Locating Abnormal Hive Files

Data files stored in Hive are abnormal due to misoperations or disk damage, thereby causing task execution failures or incorrect data results.

Common non-text data files can be located using the specified tool.

This section applies only to MRS 3.2.0 or later.

Log in to the node where the Hive service is installed as user omm and run the following command to go to the Hive installation directory:
cd ${BIGDATA_HOME}/FusionInsight_HD_*/install/FusionInsight-Hive-*/hive-*/bin

Run the following tool to locate abnormal Hive files:

sh hive_parser_file.sh [--help] <filetype> <command> <input-file|input-directory>

Table 1 describes the related parameters.

Note: You can run only one command at a time.

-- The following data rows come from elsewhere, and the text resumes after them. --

--- src/sv/nnsa_pkg.sv ---
// nnsa_pkg: shared types and constants of the nearest neighbor scale addresser
// register map, reset values, config bundle, queue status and back-end state type; no dependencies
package nnsa_pkg;

  localparam int SRC_DIM_W = 13;
  localparam int SCR_DIM_W = 12;
  localparam int PITCH_W   = 14;
  localparam int IDX_W     = 24;
  localparam int ADDR_W    = 5;
  localparam int DATA_W    = 32;

  localparam logic [SRC_DIM_W-1:0] SRC_W_RST = 13'd320;
  localparam logic [SRC_DIM_W-1:0] SRC_H_RST = 13'd200;
  localparam logic [SCR_DIM_W-1:0] SCR_W_RST = 12'd640;
  localparam logic [SCR_DIM_W-1:0] SCR_H_RST = 12'd480;
  localparam logic [PITCH_W-1:0]   PITCH_RST = 14'd640;

  typedef enum logic [2:0] {
    REG_SRC_W = 3'd0,
    REG_SRC_H = 3'd1,
    REG_SCR_W = 3'd2,
    REG_SCR_H = 3'd3,
    REG_PITCH = 3'd4
  } reg_idx_t;

  typedef struct packed {
    logic [SRC_DIM_W-1:0] src_w;
    logic [SRC_DIM_W-1:0] src_h;
    logic [PITCH_W-1:0]   pitch;
  } cfg_t;

  typedef struct packed {
    logic full;
    logic empty;
  } q_stat_t;

  typedef enum logic [2:0] {
    ST_IDLE,
    ST_MUL_X,
    ST_DIV_X,
    ST_MUL_Y,
    ST_DIV_Y,
    ST_MUL_SRC,
    ST_MUL_DST,
    ST_OUT
  } back_st_t;

endpackage

--- src/sv/nnsa_front.sv ---
// nnsa_front: raster walker, takes requests and classifies restart / out of screen
// depends on nnsa_pkg for the queue status type
module nnsa_front #(
  parameter int CW = 11
) (
  input  logic             clk,
  input  logic             rst_n,
  input  logic             push,
  input  logic             in_restart,
  output logic             full,
  input  logic [CW-1:0]    w_eff,
  input  logic [CW-1:0]    h_eff,
  input  nnsa_pkg::q_stat_t q_stat,
  output logic             q_push,
  output logic [2*CW:0]    q_wdata
);

  localparam logic [CW:0] ONE_E = 1;
  localparam logic [CW-1:0] ONE = 1;

  logic [CW-1:0] col_r, col_nxt;
  logic [CW-1:0] row_r, row_nxt;
  logic          restart_pos;
  logic [CW-1:0] x, y;
  logic          last;
  logic          x_wrap, y_wrap;

  always_comb begin
    // restart request or a screen shrunk under the current position
    restart_pos = in_restart || (col_r >= w_eff) || (row_r >= h_eff);
    x = restart_pos ? '0 : col_r;
    y = restart_pos ? '0 : row_r;
    last = (x == w_eff - ONE) && (y == h_eff - ONE);
    x_wrap = ({1'b0, x} + ONE_E) >= {1'b0, w_eff};
    y_wrap = ({1'b0, y} + ONE_E) >= {1'b0, h_eff};
    if (x_wrap) begin
      col_nxt = '0;
      row_nxt = y_wrap ? '0 : y + ONE;
    end else begin
      col_nxt = x + ONE;
      row_nxt = y;
    end
  end

  assign full    = q_stat.full;
  assign q_push  = push && !q_stat.full;
  assign q_wdata = {x, y, last};

  always_ff @(posedge clk) begin
    if (!rst_n) begin
      col_r <= '0;
      row_r <= '0;
    end else if (q_push) begin
      col_r <= col_nxt;
      row_r <= row_nxt;
    end
  end

endmodule

--- src/sv/nnsa_queue.sv ---
// nnsa_queue: two-entry queue of pixel positions between front and back
// depends on nnsa_pkg for the status type
module nnsa_queue #(
  parameter int DW = 23
) (
  input  logic              clk,
  input  logic              rst_n,
  input  logic              q_push,
  input  logic [DW-1:0]     q_wdata,
  input  logic              q_pop,
  output logic [DW-1:0]     q_rdata,
  output nnsa_pkg::q_stat_t q_stat
);

  logic [DW-1:0] mem_r [2];
  logic          wr_ptr_r, rd_ptr_r;
  logic [1:0]    cnt_r, cnt_nxt;

  assign q_stat.full  = (cnt_r == 2'd2);
  assign q_stat.empty = (cnt_r == 2'd0);
  assign q_rdata      = mem_r[rd_ptr_r];

  always_comb begin
    cnt_nxt = cnt_r;
    if (q_push && !q_pop) begin
      cnt_nxt = cnt_r + 2'd1;
    end else if (q_pop && !q_push) begin
      cnt_nxt = cnt_r - 2'd1;
    end
  end

  always_ff @(posedge clk) begin
    if (!rst_n) begin
      wr_ptr_r <= 1'b0;
      rd_ptr_r <= 1'b0;
      cnt_r    <= 2'd0;
    end else begin
      cnt_r <= cnt_nxt;
      if (q_push) begin
        wr_ptr_r <= !wr_ptr_r;
      end
      if (q_pop) begin
        rd_ptr_r <= !rd_ptr_r;
      end
    end
  end

  always_ff @(posedge clk) begin
    if (q_push) begin
      mem_r[wr_ptr_r] <= q_wdata;
    end
  end

endmodule

--- src/sv/nnsa_back.sv ---
// nnsa_back: index engine, bit-serial divider and multipliers, result register
// depends on nnsa_pkg for the config bundle, queue status and state type
module nnsa_back #(
  parameter int CW = 11
) (
  input  logic                       clk,
  input  logic                       rst_n,
  input  nnsa_pkg::q_stat_t          q_stat,
  input  logic [2*CW:0]              q_rdata,
  output logic                       q_pop,
  input  logic [CW-1:0]              w_eff,
  input  logic [CW-1:0]              h_eff,
  input  nnsa_pkg::cfg_t             cfg,
  output logic                       empty,
  input  logic                       pop,
  output logic [nnsa_pkg::IDX_W-1:0] out_source_index,
  output logic [nnsa_pkg::IDX_W-1:0] out_dest_index,
  output logic                       out_frame_last
);

  localparam int SW   = nnsa_pkg::SRC_DIM_W;
  localparam int IW   = nnsa_pkg::IDX_W;
  localparam int NW   = CW + SW;
  localparam int CNTW = $clog2(NW);
  localparam int PW   = CW + nnsa_pkg::PITCH_W;
  localparam logic [CNTW-1:0] CNT_LAST = CNTW'(NW - 1);

  nnsa_pkg::back_st_t st_r, st_nxt;

  logic [CW-1:0]   x_r, y_r;
  logic            last_r;
  logic [SW-1:0]   sx_r;
  logic [IW-1:0]   src_r, dst_r;
  logic [NW-1:0]   num_r;
  logic [CW-1:0]   rem_r;
  logic [CNTW-1:0] cnt_r;
  logic            out_valid_r;
  logic [IW-1:0]   out_src_r, out_dst_r;
  logic            out_last_r;

  logic            slot_free;
  logic            div_run, div_done, out_load;
  logic [CW-1:0]   dsr;
  logic [CW:0]     trial, trial_sub;
  logic            ge;
  logic [NW-1:0]   mul_x, mul_y;
  logic [2*SW-1:0] src_prod;
  logic [PW-1:0]   dst_prod;

  assign slot_free = !out_valid_r || pop;

  // one quotient bit a step, remainder stays below the divisor
  assign dsr       = (st_r == nnsa_pkg::ST_DIV_X) ? w_eff : h_eff;
  assign trial     = {rem_r, num_r[NW-1]};
  assign trial_sub = trial - {1'b0, dsr};
  assign ge        = trial >= {1'b0, dsr};
  assign div_done  = (cnt_r == CNT_LAST);

  assign mul_x    = NW'(x_r) * NW'(cfg.src_w);
  assign mul_y    = NW'(y_r) * NW'(cfg.src_h);
  assign src_prod = {{SW{1'b0}}, num_r[SW-1:0]} * {{SW{1'b0}}, cfg.src_w};
  assign dst_prod = PW'(y_r) * PW'(cfg.pitch);

  always_comb begin
    st_nxt = st_r;
    unique case (st_r)
      nnsa_pkg::ST_IDLE:    if (!q_stat.empty) st_nxt = nnsa_pkg::ST_MUL_X;
      nnsa_pkg::ST_MUL_X:   st_nxt = nnsa_pkg::ST_DIV_X;
      nnsa_pkg::ST_DIV_X:   if (div_done) st_nxt = nnsa_pkg::ST_MUL_Y;
      nnsa_pkg::ST_MUL_Y:   st_nxt = nnsa_pkg::ST_DIV_Y;
      nnsa_pkg::ST_DIV_Y:   if (div_done) st_nxt = nnsa_pkg::ST_MUL_SRC;
      nnsa_pkg::ST_MUL_SRC: st_nxt = nnsa_pkg::ST_MUL_DST;
      nnsa_pkg::ST_MUL_DST: st_nxt = nnsa_pkg::ST_OUT;
      nnsa_pkg::ST_OUT:     if (slot_free) st_nxt = nnsa_pkg::ST_IDLE;
      default:              st_nxt = nnsa_pkg::ST_IDLE;
    endcase
  end

  always_comb begin
    q_pop    = 1'b0;
    div_run  = 1'b0;
    out_load = 1'b0;
    unique case (st_r)
      nnsa_pkg::ST_IDLE:  q_pop    = !q_stat.empty;
      nnsa_pkg::ST_DIV_X,
      nnsa_pkg::ST_DIV_Y: div_run  = 1'b1;
      nnsa_pkg::ST_OUT:   out_load = slot_free;
      default: begin
      end
    endcase
  end

  always_ff @(posedge clk) begin
    if (!rst_n) begin
      st_r        <= nnsa_pkg::ST_IDLE;
      out_valid_r <= 1'b0;
    end else begin
      st_r <= st_nxt;
      if (out_load) begin
        out_valid_r <= 1'b1;
      end else if (pop) begin
        out_valid_r <= 1'b0;
      end
    end
  end

  always_ff @(posedge clk) begin
    if (q_pop) begin
      {x_r, y_r, last_r} <= q_rdata;
    end
    if (st_r == nnsa_pkg::ST_MUL_X) begin
      num_r <= mul_x;
      rem_r <= '0;
      cnt_r <= '0;
    end
    if (st_r == nnsa_pkg::ST_MUL_Y) begin
      sx_r  <= num_r[SW-1:0];
      num_r <= mul_y;
      rem_r <= '0;
      cnt_r <= '0;
    end
    if (div_run) begin
      num_r <= {num_r[NW-2:0], ge};
      rem_r <= ge ? trial_sub[CW-1:0] : trial[CW-1:0];
      cnt_r <= cnt_r + CNTW'(1);
    end
    if (st_r == nnsa_pkg::ST_MUL_SRC) begin
      src_r <= src_prod[IW-1:0];
    end
    if (st_r == nnsa_pkg::ST_MUL_DST) begin
      dst_r <= IW'(dst_prod);
    end
    if (out_load) begin
      out_src_r  <= src_r + IW'(sx_r);
      out_dst_r  <= dst_r + IW'(x_r);
      out_last_r <= last_r;
    end
  end

  assign empty            = !out_valid_r;
  assign out_source_index = out_src_r;
  assign out_dest_index   = out_dst_r;
  assign out_frame_last   = out_last_r;

endmodule

--- src/sv/nearest_neighbor_scale_addresser_top.sv ---
// nearest_neighbor_scale_addresser_top: config registers, front, queue and back
// depends on nnsa_pkg, nnsa_front, nnsa_queue and nnsa_back
//
//   channel  | ports                                          | accepted when
//   request  | push, full, in_restart                         | push && !full
//   result   | empty, pop, out_source_index, out_dest_index,  | pop && !empty
//            | out_frame_last                                 |
//   config   | psel, penable, pwrite, paddr, pwdata, prdata,  | psel && penable &&
//            | pready                                         | pwrite && pready
//
// the back end works on one request at a time, through a bit-serial divider
// that runs once for the column and once for the row; the raster counters
// advance as the request is taken
// a two-entry queue lets the front take requests while the back end works
// and the result register holds a finished result until it is popped
// rst_n is synchronous; reset restores register defaults and position 0,0
module nearest_neighbor_scale_addresser_top #(
  parameter int MAX_SCREEN_W = 1920,
  parameter int MAX_SCREEN_H = 1200
) (
  input  logic                        clk,
  input  logic                        rst_n,
  input  logic                        push,
  output logic                        full,
  input  logic                        in_restart,
  output logic                        empty,
  input  logic                        pop,
  output logic [nnsa_pkg::IDX_W-1:0]  out_source_index,
  output logic [nnsa_pkg::IDX_W-1:0]  out_dest_index,
  output logic                        out_frame_last,
  input  logic                        psel,
  input  logic                        penable,
  input  logic                        pwrite,
  input  logic [nnsa_pkg::ADDR_W-1:0] paddr,
  input  logic [nnsa_pkg::DATA_W-1:0] pwdata,
  output logic [nnsa_pkg::DATA_W-1:0] prdata,
  output logic                        pready
);

  localparam int XW = $clog2(MAX_SCREEN_W + 1);
  localparam int YW = $clog2(MAX_SCREEN_H + 1);
  localparam int CW = (XW > YW) ? XW : YW;
  localparam int SCW = nnsa_pkg::SCR_DIM_W;
  localparam logic [SCW-1:0] MAX_W = SCW'(MAX_SCREEN_W);
  localparam logic [SCW-1:0] MAX_H = SCW'(MAX_SCREEN_H);

  logic [nnsa_pkg::SRC_DIM_W-1:0] src_w_r, src_h_r;
  logic [SCW-1:0]                 scr_w_r, scr_h_r;
  logic [nnsa_pkg::PITCH_W-1:0]   pitch_r;
  logic                           wr_en;
  nnsa_pkg::reg_idx_t             reg_idx;
  nnsa_pkg::cfg_t                 cfg;
  logic [CW-1:0]                  w_eff, h_eff;

  nnsa_pkg::q_stat_t q_stat;
  logic              q_push, q_pop;
  logic [2*CW:0]     q_wdata, q_rdata;

  assign pready  = 1'b1;
  assign wr_en   = psel && penable && pwrite && pready;
  assign reg_idx = nnsa_pkg::reg_idx_t'(paddr[4:2]);

  always_ff @(posedge clk) begin
    if (!rst_n) begin
      src_w_r <= nnsa_pkg::SRC_W_RST;
      src_h_r <= nnsa_pkg::SRC_H_RST;
      scr_w_r <= nnsa_pkg::SCR_W_RST;
      scr_h_r <= nnsa_pkg::SCR_H_RST;
      pitch_r <= nnsa_pkg::PITCH_RST;
    end else if (wr_en) begin
      unique case (reg_idx)
        nnsa_pkg::REG_SRC_W: src_w_r <= pwdata[nnsa_pkg::SRC_DIM_W-1:0];
        nnsa_pkg::REG_SRC_H: src_h_r <= pwdata[nnsa_pkg::SRC_DIM_W-1:0];
        nnsa_pkg::REG_SCR_W: scr_w_r <= pwdata[SCW-1:0];
        nnsa_pkg::REG_SCR_H: scr_h_r <= pwdata[SCW-1:0];
        nnsa_pkg::REG_PITCH: pitch_r <= pwdata[nnsa_pkg::PITCH_W-1:0];
        default: begin
        end
      endcase
    end
  end

  always_comb begin
    unique case (reg_idx)
      nnsa_pkg::REG_SRC_W: prdata = nnsa_pkg::DATA_W'(src_w_r);
      nnsa_pkg::REG_SRC_H: prdata = nnsa_pkg::DATA_W'(src_h_r);
      nnsa_pkg::REG_SCR_W: prdata = nnsa_pkg::DATA_W'(scr_w_r);
      nnsa_pkg::REG_SCR_H: prdata = nnsa_pkg::DATA_W'(scr_h_r);
      nnsa_pkg::REG_PITCH: prdata = nnsa_pkg::DATA_W'(pitch_r);
      default:             prdata = '0;
    endcase
  end

  // clamp to the maximum screen, zero acts as one
  always_comb begin
    if (scr_w_r > MAX_W) begin
      w_eff = CW'(MAX_SCREEN_W);
    end else if (scr_w_r == '0) begin
      w_eff = CW'(1);
    end else begin
      w_eff = CW'(scr_w_r);
    end
    if (scr_h_r > MAX_H) begin
      h_eff = CW'(MAX_SCREEN_H);
    end else if (scr_h_r == '0) begin
      h_eff = CW'(1);
    end else begin
      h_eff = CW'(scr_h_r);
    end
  end

  assign cfg.src_w = src_w_r;
  assign cfg.src_h = src_h_r;
  assign cfg.pitch = pitch_r;

  nnsa_front #(
    .CW (CW)
  ) u_front (
    .clk        (clk),
    .rst_n      (rst_n),
    .push       (push),
    .in_restart (in_restart),
    .full       (full),
    .w_eff      (w_eff),
    .h_eff      (h_eff),
    .q_stat     (q_stat),
    .q_push     (q_push),
    .q_wdata    (q_wdata)
  );

  nnsa_queue #(
    .DW (2*CW + 1)
  ) u_queue (
    .clk     (clk),
    .rst_n   (rst_n),
    .q_push  (q_push),
    .q_wdata (q_wdata),
    .q_pop   (q_pop),
    .q_rdata (q_rdata),
    .q_stat  (q_stat)
  );

  nnsa_back #(
    .CW (CW)
  ) u_back (
    .clk              (clk),
    .rst_n            (rst_n),
    .q_stat           (q_stat),
    .q_rdata          (q_rdata),
    .q_pop            (q_pop),
    .w_eff            (w_eff),
    .h_eff            (h_eff),
    .cfg              (cfg),
    .empty            (empty),
    .pop              (pop),
    .out_source_index (out_source_index),
    .out_dest_index   (out_dest_index),
    .out_frame_last   (out_frame_last)
  );

endmodule

--- config.mk ---
export PLATFORM = sky130hd
export DESIGN_NAME = nearest_neighbor_scale_addresser_top
export DESIGN_NICKNAME = d
export VERILOG_FILES = /design/src/sv/nnsa_pkg.sv /design/src/sv/nnsa_front.sv /design/src/sv/nnsa_queue.sv /design/src/sv/nnsa_back.sv /design/src/sv/nearest_neighbor_scale_addresser_top.sv
export SDC_FILE = /design/constraint.sdc
export NUM_CORES = 2
export LEC_CHECK = 0
export ABC_AREA = 1
export BUFFER_PORTS_ARGS = -buffer_cell sky130_fd_sc_hd__buf_2
export CAP_MARGIN = 5
export CORE_UTILIZATION = 50
export CTS_CLUSTER_SIZE = 24
export DETAILED_ROUTE_END_ITERATION = 6
export GPL_TIMING_DRIVEN = 1
export HOLD_SLACK_MARGIN = 0.15
export MAX_ROUTING_LAYER = met4
export PLACE_DENSITY = 0.75
export SKIP_CTS_REPAIR_TIMING = 1
export SYNTH_ARGS = -nofsm -noshare
export SYNTH_HDL_FRONTEND = slang
export SYNTH_SLANG_ARGS = --single-unit
--- constraint.sdc ---
create_clock -name clk -period 11.7 [get_ports clk]
set_clock_uncertainty 0.05 [all_clocks]
set_input_delay 0.585 -clock clk [delete_from_list [all_inputs] [get_ports clk]]
set_output_delay 0.585 -clock clk [all_outputs]
set_load 0.02 [all_outputs]
Word-level counts from Yosys, hierarchy flattened. Memory sizes are Yosys's and may differ from the RTL's. A register that Yosys moved wholly into a read port is not among the register bits. Index checks and enable logic that the tools add are counted. Widths: inputs -> output; s select.

Register bits: 244. Input bits: 45. Logic and storage cells: 130. Memory bits (writable): 46. Memories kept: 1.

Memories: u_queue.mem_r (words 2, bits a word 23, rd ports 1, clocked after Yosys merged registers in 1, write ports 1, line nnsa_queue.sv:15) `logic [DW-1:0] mem_r [2];`.

Multiplexer cells: 35. $mul: 4. Add/sub/neg operators: 12. Magnitude comparators: 7. Reduce and logical (&&, ||, !) cells: 31. Equality and inequality tests: 19.

Operators with widths (count): $mux 11 (14); $mux 24 (3); $pmux 14 s5 (1); $mul 11x13->24 (2); $ge 12x11->1 (3); $add 11x1->12 const B (2); $add 24x11->24 (1); $add 24x13->24 (1); $gt 12x11->1 const B (2); $logic_not 12->1 (2); $mul 11x14->24 (1); $mul 13x13->24 (1); $pmux 3 s8 (1); $add 11x1->11 const B (2); $eq 11x11->1 (2); $ge 11x11->1 (2); $sub 11x1->11 const B (2); $eq 3x3->1 const B (5); $mux 5 (3); $eq 3x2->1 const B (4); $mux 3 (4); $sub 11x11->11 (1); $reduce_and 2->1 (5); $logic_not 1->1 (7); other kinds (18) (37).

Longest topological paths before layout.
Word-level depth: 11. Gate-level depth with buffers: 38. Mapped depth without buffers: 37.

Hierarchy. Synthesis repeated with hierarchy kept, for this count alone.

Cells, all modules: 4841. Area total of the unflattened synthesis: 37793.7 µm².

Modules (own cells, without submodules): nnsa_back (sequential area each 5275.1 µm², instances 1, cells each 3710, area each 29346.9 µm²); nnsa_front (sequential area each 440.4 µm², instances 1, cells each 525, area each 3279.4 µm²); nearest_neighbor_scale_addresser_top (sequential area each 1281.2 µm², instances 1, cells each 500, area each 3276.9 µm²); nnsa_queue (sequential area each 1481.4 µm², instances 1, cells each 106, area each 1890.6 µm²).

Worst setup path before layout. No wires, ideal clock.

Path kind: register -> register. Start point: register src_w_r[1] (netlist bit). End point: register u_back.src_r[20], data pin. Period minus slack after synthesis: 5.453 ns. Arrival: 5.144 ns. Slack: 6.247 ns. Library setup time: 0.259 ns. Cell stages (with the launch flop): 23. Cells stage by stage: dfxtp_1 -> clkbuf_1 -> clkbuf_1 -> nand2_1 -> fa_1 -> inv_1 -> fa_1 -> inv_1 -> fa_1 -> inv_1 -> fa_1 -> fa_1 -> ha_1 -> a21o_1 -> a21oi_1 -> o21bai_1 -> a21oi_1 -> o21ai_1 -> a21boi_0 -> o21ai_1 -> nand2_1 -> nand2_1 -> xor2_1.

Word-level cells in the longest chain between the ends: 1.

Ends and longest elaborated chain: start: declaration (line nearest_neighbor_scale_addresser_top.sv:47) `logic [nnsa_pkg::SRC_DIM_W-1:0] src_w_r, src_h_r;`; start signal: assignment (line nearest_neighbor_scale_addresser_top.sv:65) `src_w_r <= nnsa_pkg::SRC_W_RST;`; start signal: assignment (line nearest_neighbor_scale_addresser_top.sv:72) `nnsa_pkg::REG_SRC_W: src_w_r <= pwdata[nnsa_pkg::SRC_DIM_W-1:0];`; $mul 13x13->24 (line nnsa_back.sv:61) `assign src_prod = {{SW{1'b0}}, num_r[SW-1:0]} * {{SW{1'b0}}, cfg.src_w};`; net u_back.src_prod[20] (line nnsa_back.sv:47) `logic [2*SW-1:0] src_prod;`; end signal: assignment (line nnsa_back.sv:128) `src_r <= src_prod[IW-1:0];`; end: declaration (line nnsa_back.sv:33) `logic [IW-1:0] src_r, dst_r;`.

The timed path passes the listed nets, and every way through them passes these cells. A chain may end at the register's enable or synchronous reset.

Final worst setup path.
Start point: register scr_h_r[2]. End point: register u_front.col_r[0].

Word-level cells in the longest chain between the ends: 9. Elaborated cells between the ends (all ways): 11. Those cells by class: add/sub (2); order compare (3); mux (4); reduce/logical (2).

Ends and longest elaborated chain: start: declaration (line nearest_neighbor_scale_addresser_top.sv:48) `logic [SCW-1:0] scr_w_r, scr_h_r;`; start signal: assignment (line nearest_neighbor_scale_addresser_top.sv:68) `scr_h_r <= nnsa_pkg::SCR_H_RST;`; start signal: assignment (line nearest_neighbor_scale_addresser_top.sv:75) `nnsa_pkg::REG_SCR_H: scr_h_r <= pwdata[SCW-1:0];`; branches (longest 2 deep; another with $gt 12x11->1); $mux 11 * (line nearest_neighbor_scale_addresser_top.sv:103) `if (scr_h_r > MAX_H) begin`; $ge 11x11->1 * (line nnsa_front.sv:30) `restart_pos = in_restart || (col_r >= w_eff) || (row_r >= h_eff);`; $logic_or 1x1->1 * (line nnsa_front.sv:30); $mux 11 * (line nnsa_front.sv:31) `x = restart_pos ? '0 : col_r;`; net q_wdata[12] (line nearest_neighbor_scale_addresser_top.sv:57) `logic [2*CW:0] q_wdata, q_rdata;`; $add 11x1->12 (line nnsa_front.sv:34) `x_wrap = ({1'b0, x} + ONE_E) >= {1'b0, w_eff};`; $ge 12x11->1 (line nnsa_front.sv:34); $mux 11 * (line nnsa_front.sv:36) `if (x_wrap) begin`; end signal: assignment (line nnsa_front.sv:54) `col_r <= col_nxt;`; end: declaration (line nnsa_front.sv:21) `logic [CW-1:0] col_r, col_nxt;`.

Mark *: on every way through the listed nets, which the timed path passes.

**Table 1** Parameter description
Parameter	Description	Remarks
filetype	Specifies the format of the data file to be parsed. Currently, only the ORC, RC (RCFile), and Parquet formats are supported.	Currently, data files in the RC format can only be viewed.
-c	Prints the column information in the current metadata.	The column information includes the class name, file format, and sequence number.
-d	Prints data in a data file. You can limit the data volume using the limit parameter.	The data is the content of the specified data file. Note that only one value can be specified for the limit parameter at a time.
-t	Prints the time zone to which the data is written.	The time zone is the zone to which the file is written.
-h	Prints the help information.	Help information.
-m	Prints information about various storage formats.	The information varies based on the storage format. For example, if the file format is ORC, information such as strip and block size will be printed.
-a	Prints detailed information.	The detailed information, including the preceding parameters, is displayed.
input-file	Specifies the data files to be input.	If the input directory contains a file of the supported formats, the file will be parsed. Otherwise, this operation is omitted. You can specify a local file or an HDFS/OBS file or directory.
input-directory	Specifies the directory where the input data file is located. This parameter is used when there are multiple subfiles.

For example, run the following command to check the abnormal data in the hdfs://hacluster/user/hive/warehouse/orc_test file:
sh hive_parser_file.sh orc -d limit=100 hdfs://hacluster/user/hive/warehouse/orc_test

If the file name does not contain a prefix similar to hdfs://hacluster, the local file is read by default.